● **INSTRUCTIONS FOR THE TASK**
Go through the material below and report how many lines contain "types". Give only the number.
====
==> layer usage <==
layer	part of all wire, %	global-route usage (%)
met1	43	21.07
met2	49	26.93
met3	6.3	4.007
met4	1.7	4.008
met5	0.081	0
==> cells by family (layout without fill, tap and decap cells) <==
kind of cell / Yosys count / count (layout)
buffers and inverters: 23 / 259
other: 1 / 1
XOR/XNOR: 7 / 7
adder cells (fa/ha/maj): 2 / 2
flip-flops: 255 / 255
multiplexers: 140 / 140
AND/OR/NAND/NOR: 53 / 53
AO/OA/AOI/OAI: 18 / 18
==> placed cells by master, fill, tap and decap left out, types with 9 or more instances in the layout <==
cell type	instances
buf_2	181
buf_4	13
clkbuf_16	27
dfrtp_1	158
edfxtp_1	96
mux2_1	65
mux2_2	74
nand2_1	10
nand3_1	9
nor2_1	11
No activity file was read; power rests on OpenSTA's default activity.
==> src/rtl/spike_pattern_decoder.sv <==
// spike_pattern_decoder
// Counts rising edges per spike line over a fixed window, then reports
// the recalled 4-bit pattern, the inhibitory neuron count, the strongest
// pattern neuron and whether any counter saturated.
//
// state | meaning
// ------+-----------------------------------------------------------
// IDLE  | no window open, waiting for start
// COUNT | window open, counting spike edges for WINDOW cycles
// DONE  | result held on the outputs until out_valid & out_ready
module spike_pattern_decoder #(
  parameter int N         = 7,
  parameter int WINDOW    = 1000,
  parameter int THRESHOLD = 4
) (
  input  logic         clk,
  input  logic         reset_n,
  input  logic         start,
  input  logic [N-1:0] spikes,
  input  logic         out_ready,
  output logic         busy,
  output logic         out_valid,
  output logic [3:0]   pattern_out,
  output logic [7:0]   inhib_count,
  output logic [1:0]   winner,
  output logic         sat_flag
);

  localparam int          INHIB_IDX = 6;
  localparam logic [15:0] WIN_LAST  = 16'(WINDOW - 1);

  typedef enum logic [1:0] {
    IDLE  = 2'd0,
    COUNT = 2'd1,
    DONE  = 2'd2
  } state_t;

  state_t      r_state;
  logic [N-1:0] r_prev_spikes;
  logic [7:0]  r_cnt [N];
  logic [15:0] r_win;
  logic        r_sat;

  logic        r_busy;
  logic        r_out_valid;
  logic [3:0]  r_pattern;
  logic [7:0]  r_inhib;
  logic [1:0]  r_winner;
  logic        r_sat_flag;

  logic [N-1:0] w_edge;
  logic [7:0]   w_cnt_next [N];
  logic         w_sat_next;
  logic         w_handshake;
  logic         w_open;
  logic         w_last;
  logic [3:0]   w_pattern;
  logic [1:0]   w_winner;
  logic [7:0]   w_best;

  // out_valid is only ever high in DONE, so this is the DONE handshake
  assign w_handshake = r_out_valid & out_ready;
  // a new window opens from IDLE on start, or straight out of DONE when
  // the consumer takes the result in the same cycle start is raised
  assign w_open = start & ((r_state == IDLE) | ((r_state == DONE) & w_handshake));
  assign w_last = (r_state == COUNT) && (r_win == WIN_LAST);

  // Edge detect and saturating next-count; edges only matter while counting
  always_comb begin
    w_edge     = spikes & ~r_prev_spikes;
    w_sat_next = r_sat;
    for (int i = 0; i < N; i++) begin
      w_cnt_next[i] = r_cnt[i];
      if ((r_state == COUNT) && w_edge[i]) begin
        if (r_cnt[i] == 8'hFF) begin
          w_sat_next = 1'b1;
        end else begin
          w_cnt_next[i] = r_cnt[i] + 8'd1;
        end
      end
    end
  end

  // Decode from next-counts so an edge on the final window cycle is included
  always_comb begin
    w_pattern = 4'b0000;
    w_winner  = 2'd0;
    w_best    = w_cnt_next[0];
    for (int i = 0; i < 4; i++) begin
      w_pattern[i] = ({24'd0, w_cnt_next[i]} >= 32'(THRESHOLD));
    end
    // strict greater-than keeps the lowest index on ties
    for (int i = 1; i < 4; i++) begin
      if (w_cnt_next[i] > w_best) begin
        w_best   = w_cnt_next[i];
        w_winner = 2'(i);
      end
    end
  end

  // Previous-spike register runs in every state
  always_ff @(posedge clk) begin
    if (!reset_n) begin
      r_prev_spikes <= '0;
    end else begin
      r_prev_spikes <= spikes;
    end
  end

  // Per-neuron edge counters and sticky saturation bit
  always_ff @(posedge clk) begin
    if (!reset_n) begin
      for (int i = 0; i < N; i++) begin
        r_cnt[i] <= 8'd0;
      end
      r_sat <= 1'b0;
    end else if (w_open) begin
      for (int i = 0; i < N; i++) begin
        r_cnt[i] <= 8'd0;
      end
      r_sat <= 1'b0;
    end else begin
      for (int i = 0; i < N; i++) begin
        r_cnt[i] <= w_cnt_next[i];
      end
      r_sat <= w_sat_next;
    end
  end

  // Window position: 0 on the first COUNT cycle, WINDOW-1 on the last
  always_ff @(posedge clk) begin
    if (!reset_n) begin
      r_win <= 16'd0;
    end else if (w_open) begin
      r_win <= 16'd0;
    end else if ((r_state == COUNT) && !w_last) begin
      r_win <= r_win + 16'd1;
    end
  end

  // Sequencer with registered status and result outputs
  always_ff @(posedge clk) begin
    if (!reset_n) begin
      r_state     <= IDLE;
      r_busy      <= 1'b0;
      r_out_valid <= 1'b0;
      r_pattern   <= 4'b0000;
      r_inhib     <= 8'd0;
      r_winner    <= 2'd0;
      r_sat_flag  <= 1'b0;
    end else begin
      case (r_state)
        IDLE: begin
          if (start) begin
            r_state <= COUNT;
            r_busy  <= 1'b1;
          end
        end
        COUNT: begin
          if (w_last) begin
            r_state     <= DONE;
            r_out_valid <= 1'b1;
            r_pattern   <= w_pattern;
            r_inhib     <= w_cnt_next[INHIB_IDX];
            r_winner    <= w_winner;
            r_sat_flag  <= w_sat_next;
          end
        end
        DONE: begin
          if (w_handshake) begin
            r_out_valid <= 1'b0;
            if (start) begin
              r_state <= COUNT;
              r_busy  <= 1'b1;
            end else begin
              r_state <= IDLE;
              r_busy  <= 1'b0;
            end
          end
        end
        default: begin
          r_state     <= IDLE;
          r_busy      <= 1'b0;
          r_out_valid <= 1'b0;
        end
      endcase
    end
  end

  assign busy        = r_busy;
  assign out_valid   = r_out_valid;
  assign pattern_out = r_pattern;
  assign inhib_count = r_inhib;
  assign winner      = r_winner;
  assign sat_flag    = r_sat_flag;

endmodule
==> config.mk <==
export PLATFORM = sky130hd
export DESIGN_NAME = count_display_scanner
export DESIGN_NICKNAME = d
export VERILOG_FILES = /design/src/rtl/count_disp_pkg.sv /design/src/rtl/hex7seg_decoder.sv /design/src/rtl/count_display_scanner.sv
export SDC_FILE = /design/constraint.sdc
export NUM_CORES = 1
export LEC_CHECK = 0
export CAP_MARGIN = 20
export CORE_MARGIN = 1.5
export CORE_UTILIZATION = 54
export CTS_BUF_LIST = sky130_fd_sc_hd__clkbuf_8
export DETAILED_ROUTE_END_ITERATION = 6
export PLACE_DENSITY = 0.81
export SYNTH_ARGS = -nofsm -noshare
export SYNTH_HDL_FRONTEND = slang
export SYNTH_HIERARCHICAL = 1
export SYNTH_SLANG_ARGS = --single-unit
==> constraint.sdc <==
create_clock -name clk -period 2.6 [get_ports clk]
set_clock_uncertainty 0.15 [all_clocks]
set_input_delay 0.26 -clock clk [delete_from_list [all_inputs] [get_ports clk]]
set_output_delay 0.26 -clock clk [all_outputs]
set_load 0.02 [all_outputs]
====
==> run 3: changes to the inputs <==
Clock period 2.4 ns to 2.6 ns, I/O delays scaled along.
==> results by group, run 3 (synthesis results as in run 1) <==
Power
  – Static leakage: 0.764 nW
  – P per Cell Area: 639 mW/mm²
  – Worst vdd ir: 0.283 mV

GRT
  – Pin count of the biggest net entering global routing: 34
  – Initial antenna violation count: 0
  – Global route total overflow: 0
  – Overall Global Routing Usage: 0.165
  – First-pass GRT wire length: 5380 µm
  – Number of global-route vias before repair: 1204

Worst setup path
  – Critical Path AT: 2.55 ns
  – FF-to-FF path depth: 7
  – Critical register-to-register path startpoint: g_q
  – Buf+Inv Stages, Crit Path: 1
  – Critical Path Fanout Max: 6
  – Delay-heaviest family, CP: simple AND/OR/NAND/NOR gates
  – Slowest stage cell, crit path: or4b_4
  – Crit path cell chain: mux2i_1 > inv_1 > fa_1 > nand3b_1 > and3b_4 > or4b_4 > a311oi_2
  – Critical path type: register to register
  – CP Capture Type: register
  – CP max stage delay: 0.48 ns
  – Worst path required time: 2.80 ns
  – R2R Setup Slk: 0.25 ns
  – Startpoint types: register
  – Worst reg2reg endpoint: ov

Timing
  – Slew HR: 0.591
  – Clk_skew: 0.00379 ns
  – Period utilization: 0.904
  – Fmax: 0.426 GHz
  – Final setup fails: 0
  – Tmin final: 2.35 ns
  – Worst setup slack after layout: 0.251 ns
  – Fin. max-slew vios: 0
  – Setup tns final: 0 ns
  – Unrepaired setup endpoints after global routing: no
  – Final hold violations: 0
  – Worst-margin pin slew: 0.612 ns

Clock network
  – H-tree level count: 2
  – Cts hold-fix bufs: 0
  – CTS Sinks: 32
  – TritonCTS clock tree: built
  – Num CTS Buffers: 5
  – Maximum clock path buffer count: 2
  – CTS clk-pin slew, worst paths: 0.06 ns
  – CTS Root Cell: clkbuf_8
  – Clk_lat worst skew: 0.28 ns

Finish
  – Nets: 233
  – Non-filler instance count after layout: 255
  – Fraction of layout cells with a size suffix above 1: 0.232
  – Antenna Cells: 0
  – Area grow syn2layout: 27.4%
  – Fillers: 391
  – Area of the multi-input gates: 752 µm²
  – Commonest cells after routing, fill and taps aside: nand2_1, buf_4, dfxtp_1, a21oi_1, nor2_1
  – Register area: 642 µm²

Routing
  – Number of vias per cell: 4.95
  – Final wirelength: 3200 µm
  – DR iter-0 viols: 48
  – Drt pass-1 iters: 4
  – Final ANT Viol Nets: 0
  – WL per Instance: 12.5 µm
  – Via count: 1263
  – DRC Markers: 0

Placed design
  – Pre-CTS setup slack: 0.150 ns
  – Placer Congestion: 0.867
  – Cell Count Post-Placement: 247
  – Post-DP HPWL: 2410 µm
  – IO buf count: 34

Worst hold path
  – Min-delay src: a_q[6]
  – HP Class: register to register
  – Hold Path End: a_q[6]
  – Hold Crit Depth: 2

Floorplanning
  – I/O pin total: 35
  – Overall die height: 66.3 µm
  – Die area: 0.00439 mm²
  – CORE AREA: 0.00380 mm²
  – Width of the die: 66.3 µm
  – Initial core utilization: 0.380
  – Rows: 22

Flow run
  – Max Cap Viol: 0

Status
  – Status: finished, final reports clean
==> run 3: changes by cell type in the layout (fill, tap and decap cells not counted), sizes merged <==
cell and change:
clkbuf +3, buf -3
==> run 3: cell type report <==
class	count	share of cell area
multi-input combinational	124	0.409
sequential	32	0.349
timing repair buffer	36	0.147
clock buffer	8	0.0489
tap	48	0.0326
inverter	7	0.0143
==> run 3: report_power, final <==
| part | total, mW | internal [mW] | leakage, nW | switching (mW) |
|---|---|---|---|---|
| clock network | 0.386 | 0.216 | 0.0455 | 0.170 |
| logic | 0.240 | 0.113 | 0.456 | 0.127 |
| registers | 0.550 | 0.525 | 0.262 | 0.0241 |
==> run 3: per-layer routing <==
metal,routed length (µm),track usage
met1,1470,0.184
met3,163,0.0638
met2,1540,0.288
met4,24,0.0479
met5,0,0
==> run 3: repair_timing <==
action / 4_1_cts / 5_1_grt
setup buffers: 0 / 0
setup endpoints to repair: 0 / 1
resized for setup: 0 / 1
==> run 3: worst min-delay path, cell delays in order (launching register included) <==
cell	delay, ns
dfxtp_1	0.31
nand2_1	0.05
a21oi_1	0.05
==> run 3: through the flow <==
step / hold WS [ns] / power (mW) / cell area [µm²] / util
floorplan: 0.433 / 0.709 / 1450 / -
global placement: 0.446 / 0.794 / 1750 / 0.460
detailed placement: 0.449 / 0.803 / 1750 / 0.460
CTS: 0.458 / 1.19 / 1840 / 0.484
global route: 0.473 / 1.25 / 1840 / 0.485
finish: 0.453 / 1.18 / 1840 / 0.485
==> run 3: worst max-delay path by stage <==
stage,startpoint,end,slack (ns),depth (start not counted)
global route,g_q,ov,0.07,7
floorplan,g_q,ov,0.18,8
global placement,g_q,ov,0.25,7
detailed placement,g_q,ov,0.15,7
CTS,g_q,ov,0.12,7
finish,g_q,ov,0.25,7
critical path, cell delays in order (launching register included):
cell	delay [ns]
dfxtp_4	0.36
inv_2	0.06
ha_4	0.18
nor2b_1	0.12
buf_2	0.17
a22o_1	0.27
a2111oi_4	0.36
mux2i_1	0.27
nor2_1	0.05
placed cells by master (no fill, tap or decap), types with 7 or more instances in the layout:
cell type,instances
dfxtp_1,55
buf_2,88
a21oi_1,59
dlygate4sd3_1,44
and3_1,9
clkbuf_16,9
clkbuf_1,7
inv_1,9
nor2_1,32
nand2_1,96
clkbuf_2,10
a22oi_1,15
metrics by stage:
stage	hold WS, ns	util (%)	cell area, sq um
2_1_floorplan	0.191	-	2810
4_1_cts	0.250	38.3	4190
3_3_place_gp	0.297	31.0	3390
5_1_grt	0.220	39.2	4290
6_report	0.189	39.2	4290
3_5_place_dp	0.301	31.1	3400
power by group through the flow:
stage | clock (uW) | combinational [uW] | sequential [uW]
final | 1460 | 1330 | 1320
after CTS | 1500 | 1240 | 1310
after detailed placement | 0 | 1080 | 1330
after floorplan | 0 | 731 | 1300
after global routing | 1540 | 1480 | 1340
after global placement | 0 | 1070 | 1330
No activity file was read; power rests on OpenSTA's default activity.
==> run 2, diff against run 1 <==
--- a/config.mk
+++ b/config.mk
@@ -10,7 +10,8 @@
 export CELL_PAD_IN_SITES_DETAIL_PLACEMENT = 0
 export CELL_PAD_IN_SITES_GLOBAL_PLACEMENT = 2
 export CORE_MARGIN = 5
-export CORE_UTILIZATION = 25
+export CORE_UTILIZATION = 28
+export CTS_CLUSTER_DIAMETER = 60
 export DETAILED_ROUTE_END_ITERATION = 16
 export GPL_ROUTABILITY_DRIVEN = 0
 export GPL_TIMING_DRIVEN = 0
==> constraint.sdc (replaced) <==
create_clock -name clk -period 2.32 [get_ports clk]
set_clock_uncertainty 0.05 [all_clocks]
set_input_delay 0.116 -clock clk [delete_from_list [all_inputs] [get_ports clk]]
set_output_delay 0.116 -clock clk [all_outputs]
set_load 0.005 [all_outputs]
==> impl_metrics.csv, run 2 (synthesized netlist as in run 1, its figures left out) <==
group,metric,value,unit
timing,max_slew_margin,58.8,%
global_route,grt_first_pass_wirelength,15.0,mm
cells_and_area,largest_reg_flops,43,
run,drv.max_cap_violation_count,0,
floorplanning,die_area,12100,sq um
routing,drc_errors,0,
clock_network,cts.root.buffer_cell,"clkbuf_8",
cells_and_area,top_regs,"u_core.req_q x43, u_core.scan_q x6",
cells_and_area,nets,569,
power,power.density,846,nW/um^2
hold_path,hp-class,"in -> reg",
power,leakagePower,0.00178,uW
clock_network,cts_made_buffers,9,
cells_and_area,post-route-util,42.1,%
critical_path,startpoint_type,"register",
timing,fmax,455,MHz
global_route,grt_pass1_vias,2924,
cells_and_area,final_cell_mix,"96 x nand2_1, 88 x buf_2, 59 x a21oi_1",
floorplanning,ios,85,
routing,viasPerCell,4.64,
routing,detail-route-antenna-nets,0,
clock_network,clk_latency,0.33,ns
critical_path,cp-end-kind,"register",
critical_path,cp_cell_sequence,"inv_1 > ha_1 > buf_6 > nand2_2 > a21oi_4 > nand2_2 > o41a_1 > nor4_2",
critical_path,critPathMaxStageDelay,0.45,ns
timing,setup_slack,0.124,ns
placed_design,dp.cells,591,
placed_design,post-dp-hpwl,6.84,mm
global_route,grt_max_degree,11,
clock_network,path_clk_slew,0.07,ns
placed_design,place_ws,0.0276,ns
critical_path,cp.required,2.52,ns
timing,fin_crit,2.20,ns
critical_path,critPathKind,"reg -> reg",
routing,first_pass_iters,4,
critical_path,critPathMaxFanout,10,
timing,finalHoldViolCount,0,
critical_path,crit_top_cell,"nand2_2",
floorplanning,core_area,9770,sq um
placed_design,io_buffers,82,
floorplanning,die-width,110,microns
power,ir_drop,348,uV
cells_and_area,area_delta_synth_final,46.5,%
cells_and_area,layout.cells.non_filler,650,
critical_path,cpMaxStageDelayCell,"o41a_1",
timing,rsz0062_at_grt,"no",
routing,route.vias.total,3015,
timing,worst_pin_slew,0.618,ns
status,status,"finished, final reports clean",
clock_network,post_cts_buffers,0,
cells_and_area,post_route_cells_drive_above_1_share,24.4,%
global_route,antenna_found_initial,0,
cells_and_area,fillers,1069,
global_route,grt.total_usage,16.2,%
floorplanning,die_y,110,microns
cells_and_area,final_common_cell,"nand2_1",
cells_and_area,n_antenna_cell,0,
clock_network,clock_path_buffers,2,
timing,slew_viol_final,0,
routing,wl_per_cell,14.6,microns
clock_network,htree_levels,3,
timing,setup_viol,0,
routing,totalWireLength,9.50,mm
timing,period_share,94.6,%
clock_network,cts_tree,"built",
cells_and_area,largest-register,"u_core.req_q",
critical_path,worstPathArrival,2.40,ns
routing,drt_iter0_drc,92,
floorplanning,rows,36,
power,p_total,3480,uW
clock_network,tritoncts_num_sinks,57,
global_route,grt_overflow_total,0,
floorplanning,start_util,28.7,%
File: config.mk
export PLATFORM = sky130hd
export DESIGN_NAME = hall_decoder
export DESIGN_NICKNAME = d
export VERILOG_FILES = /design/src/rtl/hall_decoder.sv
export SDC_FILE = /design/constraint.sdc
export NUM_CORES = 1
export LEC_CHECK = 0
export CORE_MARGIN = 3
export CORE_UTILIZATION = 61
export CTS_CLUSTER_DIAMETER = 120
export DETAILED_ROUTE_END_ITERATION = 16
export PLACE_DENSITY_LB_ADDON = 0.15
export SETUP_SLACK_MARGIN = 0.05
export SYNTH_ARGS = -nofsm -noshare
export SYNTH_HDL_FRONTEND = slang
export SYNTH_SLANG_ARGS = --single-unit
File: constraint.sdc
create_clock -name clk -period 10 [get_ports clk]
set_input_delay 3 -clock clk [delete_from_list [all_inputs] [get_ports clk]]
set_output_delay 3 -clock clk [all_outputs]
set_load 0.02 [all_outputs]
====
● **TASK OUTPUT**
3